Most-favored-nation status spurs favorable trade flow with US

Four times a year United States Department of Agriculture officials arrive in this small town near the Austrian border to go through the Gyor Works - a modern slaughterhouse. So far this clean and modern plant has passed inspection and, as a result, some Americans can dine on Hungarian hams, sliced bacon, and other canned pork products.

Laszlo Koros, a director of the state-owned Company for Livestock Sale and Meat Processing Industry in Gyor-Sopron, would like to deliver more than the current $40 million of meat products to the United States, sold under the Celebrity and Atalanta labels. But the plant is already running near capacity. And, he says, the company would need some sort of sales guarantee to expand the plant once again.

''The cost of borrowing would exceed the profits,'' he figures.

Jozsef Molnar also would like to see an expansion of Hungarian sales to the US. The general manager of Tannimpex, the Hungarian foreign trading company for hides, leather, and fur, will be traveling with some 25 representatives of Hungarian companies to Minneapolis June 11-12 to join executives from 60 or 70 US companies to discuss Hungarian-American economic and trade relations.

Hungary's main convertible-currency trading partners remain nearby West European nations. But since Hungary obtained most-favored-nation tariff treatment in 1978, trade with the United States has grown considerably, though not as much as anticipated.

Total bilateral trade has risen from $116.6 million in 1978 to about $260 million last year.

Principal US exports include vehicle parts, fertilizers, chemicals and pesticides, air and gas compressors, measuring devices, hides and skins, bulk pharmaceuticals, and machinery.

The main Hungarian exports to the US were canned meat, footwear and clothing, vehicle parts (buses), and various food and manufactured items.

Mr. Molnar heads the Hungarian side the US-Hungarian Economic Council, which will be considering in Minneapolis such questions as how to expand joint ventures and other cooperative business ventures, further cooperation in the agricultural area (machinery, biotechnology, and food-processing research), new opportunities in computer technology including software, and business possibilities in medical technology and energy-saving systems.

Hungary, like many nations, is keen to pick up advanced Western technologies. This obviously has economic advantages. It also could prevent some of its most talented scientists or technicians from seeking greater opportunities in the West.

''We want to keep our big shots in Hungary,'' said Mr. Molnar.

(Mr. Molnar's state-owned export company occupies a building of historical interest. It was from the balcony of his office that the government announced its tragic decision in 1941 to support Hitler in World War II. After the defeat of the Axis powers, a peace treaty was signed by the Allies with Hungary in 1945 in a room adjoining his office - now a board room.)

Tannimpex itself sells some 1.5 million pairs of shoes and other leather goods to the US, worth around $70 million.

Ernest Fischer, a vice-president of LaTanni International Corporation, New York, which imports many of the shoes and some other Hungarian leather goods, says his firm could sell more.
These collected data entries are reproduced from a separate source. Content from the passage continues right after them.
## src/rtl/vec_pkg.sv

```systemverilog
// Shared vector-unit definitions: sequencer states, SEW encodings and
// element/group decode helpers used by the ALU sequencer and writeback paths.
package vec_pkg;

  localparam int unsigned VLEN = 128;

  typedef enum logic [2:0] {
    S_IDLE,
    S_READ,
    S_LATCH,
    S_EXEC,
    S_WB
  } seq_state_t;

  typedef enum logic [2:0] {
    SEW_E8  = 3'd0,
    SEW_E16 = 3'd1,
    SEW_E32 = 3'd2,
    SEW_E64 = 3'd3
  } vsew_t;

  function automatic logic sew_legal(input logic [2:0] vsew);
    return vsew <= SEW_E64;
  endfunction

  // Elements per 128-bit register.
  function automatic logic [4:0] epr_of(input logic [1:0] vsew);
    return 5'd16 >> vsew;
  endfunction

  // Registers in an LMUL group.
  function automatic logic [3:0] regs_of(input logic [1:0] lmul);
    return 4'd1 << lmul;
  endfunction

endpackage

```

## src/rtl/vec_tail_merge.sv

```systemverilog
// Byte-granular tail merge: active element bytes from new_data, tail bytes
// from old_data. Purely combinational; shared with load/store writeback.
module vec_tail_merge
  import vec_pkg::*;
#(
  parameter int unsigned VL_W = 8
) (
  input  logic [2:0]      idx,
  input  logic [1:0]      vsew,
  input  logic [VL_W-1:0] vl,
  input  logic [VLEN-1:0] new_data,
  input  logic [VLEN-1:0] old_data,
  output logic [VLEN-1:0] merged
);

  logic [31:0] first_elem;

  assign first_elem = 32'(idx) * 32'(epr_of(vsew));

  always_comb begin
    merged = old_data;
    for (int unsigned b = 0; b < VLEN / 8; b++) begin
      if ((first_elem + (b >> vsew)) < 32'(vl))
        merged[b*8 +: 8] = new_data[b*8 +: 8];
    end
  end

endmodule

```

## src/rtl/vec_alu_seq.sv

```systemverilog
// Issue sequencer in front of vec_alu: walks an LMUL group, reads operands,
// runs the ALU, tail-merges and writes back. Option: VEC_ALU_SEQ_TAIL_AGNOSTIC_EN.
module vec_alu_seq #(
  parameter int unsigned VLEN = 128,
  parameter int unsigned VL_W = 8
) (
  input  logic            clk,
  input  logic            reset,
  input  logic            cmd_valid,
  output logic            cmd_ready,
  input  logic [5:0]      cmd_opcode,
  input  logic [4:0]      cmd_vs1,
  input  logic [4:0]      cmd_vs2,
  input  logic [4:0]      cmd_vd,
  input  logic [2:0]      cmd_vsew,
  input  logic [1:0]      cmd_lmul,
  input  logic [VL_W-1:0] cmd_vl,
  output logic [4:0]      rf_raddr1,
  output logic [4:0]      rf_raddr2,
  output logic [4:0]      rf_raddr3,
  input  logic [VLEN-1:0] rf_rdata1,
  input  logic [VLEN-1:0] rf_rdata2,
  input  logic [VLEN-1:0] rf_rdata3,
  output logic            rf_we,
  output logic [4:0]      rf_waddr,
  output logic [VLEN-1:0] rf_wdata,
  output logic            alu_run,
  output logic [5:0]      alu_opcode,
  output logic [VLEN-1:0] alu_vs1,
  output logic [VLEN-1:0] alu_vs2,
  output logic [2:0]      alu_vsew,
  input  logic [VLEN-1:0] alu_vd,
  input  logic            alu_done,
  output logic            busy,
  output logic            err
);
  import vec_pkg::*;

  seq_state_t      state, state_d;
  logic [2:0]      idx;
  logic [5:0]      opcode_q;
  logic [4:0]      vs1_q, vs2_q, vd_q;
  logic [1:0]      vsew_q, lmul_q;
  logic [VL_W-1:0] vl_q;
  logic [VLEN-1:0] op1_q, op2_q, res_q;
  logic [VLEN-1:0] old_vd;
  logic [VLEN-1:0] merged;
  logic            err_q;
  logic            accept;
  logic            wb_last;

  assign accept = cmd_valid && cmd_ready;

  // Last register of the group, or everything beyond this register is tail.
  assign wb_last = ({1'b0, idx} == regs_of(lmul_q) - 4'd1) ||
                   ((32'(idx) + 32'd1) * 32'(epr_of(vsew_q)) >= 32'(vl_q));

  always_comb begin
    state_d = state;
    case (state)
      S_IDLE: begin
        if (accept && sew_legal(cmd_vsew))
          // vl=0 passes through WB for one cycle with the write suppressed.
          state_d = (cmd_vl == '0) ? S_WB : S_READ;
      end
      S_READ:  state_d = S_LATCH;
      S_LATCH: state_d = S_EXEC;
      S_EXEC:  if (alu_done) state_d = S_WB;
      S_WB:    state_d = wb_last ? S_IDLE : S_READ;
      default: state_d = S_IDLE;
    endcase
  end

  always_ff @(posedge clk) begin
    if (reset) begin
      state    <= S_IDLE;
      idx      <= '0;
      opcode_q <= '0;
      vs1_q    <= '0;
      vs2_q    <= '0;
      vd_q     <= '0;
      vsew_q   <= '0;
      lmul_q   <= '0;
      vl_q     <= '0;
      op1_q    <= '0;
      op2_q    <= '0;
      res_q    <= '0;
      err_q    <= 1'b0;
    end else begin
      state <= state_d;
      err_q <= 1'b0;
      case (state)
        S_IDLE: begin
          if (accept) begin
            opcode_q <= cmd_opcode;
            vs1_q    <= cmd_vs1;
            vs2_q    <= cmd_vs2;
            vd_q     <= cmd_vd;
            vsew_q   <= cmd_vsew[1:0];
            lmul_q   <= cmd_lmul;
            vl_q     <= cmd_vl;
            idx      <= '0;
            err_q    <= !sew_legal(cmd_vsew);
          end
        end
        S_LATCH: begin
          op1_q <= rf_rdata1;
          op2_q <= rf_rdata2;
        end
        S_EXEC: if (alu_done) res_q <= alu_vd;
        S_WB:   if (!wb_last) idx <= idx + 3'd1;
        default: ;
      endcase
    end
  end

`ifdef VEC_ALU_SEQ_TAIL_AGNOSTIC_EN
  assign old_vd    = '1;
  assign rf_raddr3 = '0;
`else
  logic [VLEN-1:0] old_q;

  always_ff @(posedge clk) begin
    if (reset)
      old_q <= '0;
    else if (state == S_LATCH)
      old_q <= rf_rdata3;
  end

  assign old_vd    = old_q;
  assign rf_raddr3 = (state == S_READ) ? vd_q + 5'(idx) : '0;
`endif

  vec_tail_merge #(
    .VL_W(VL_W)
  ) u_merge (
    .idx     (idx),
    .vsew    (vsew_q),
    .vl      (vl_q),
    .new_data(res_q),
    .old_data(old_vd),
    .merged  (merged)
  );

  assign cmd_ready  = (state == S_IDLE) && !reset;
  assign busy       = (state != S_IDLE);
  assign err        = err_q;
  assign rf_raddr1  = (state == S_READ) ? vs1_q + 5'(idx) : '0;
  assign rf_raddr2  = (state == S_READ) ? vs2_q + 5'(idx) : '0;
  assign rf_we      = (state == S_WB) && (vl_q != '0) && !reset;
  assign rf_waddr   = rf_we ? vd_q + 5'(idx) : '0;
  assign rf_wdata   = rf_we ? merged : '0;
  assign alu_run    = (state == S_EXEC);
  assign alu_opcode = opcode_q;
  assign alu_vs1    = op1_q;
  assign alu_vs2    = op2_q;
  assign alu_vsew   = {1'b0, vsew_q};

endmodule

```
But only some of Hungary's 33 shoe plants are geared up to make American-style shoes (mostly for women). Most Hungarian shoes go to Comecon nations, including the Soviet Union (where they are snapped up quickly), or to Western Europe.

Hungary's most-favored-nation status is reviewed annually, conditional on freedom of emigration for purposes of family unification. Mr. Molnar would like longer-term MFN status, maintaining that this would facilitate business planning by Hungarian firms. There have been proposals in Congress to amend the United States Trade Act of 1971 to permit multiyear MFN status for Hungary and China. But nothing has passed yet.

In general, Hungarians agree with Tibor Antalpeter, director general of the Ministry of Trade, on US-Hungarian economic relations: ''We don't have serious problems with the United States.''

The feeling is mutual with Americans. According to one foreign business expert here, Hungarian state companies are less doctrinaire and more pragmatic in their dealings with Western firms than similar companies in other Comecon nations. ''There is more of an entrepreneurial spirit here,'' he said.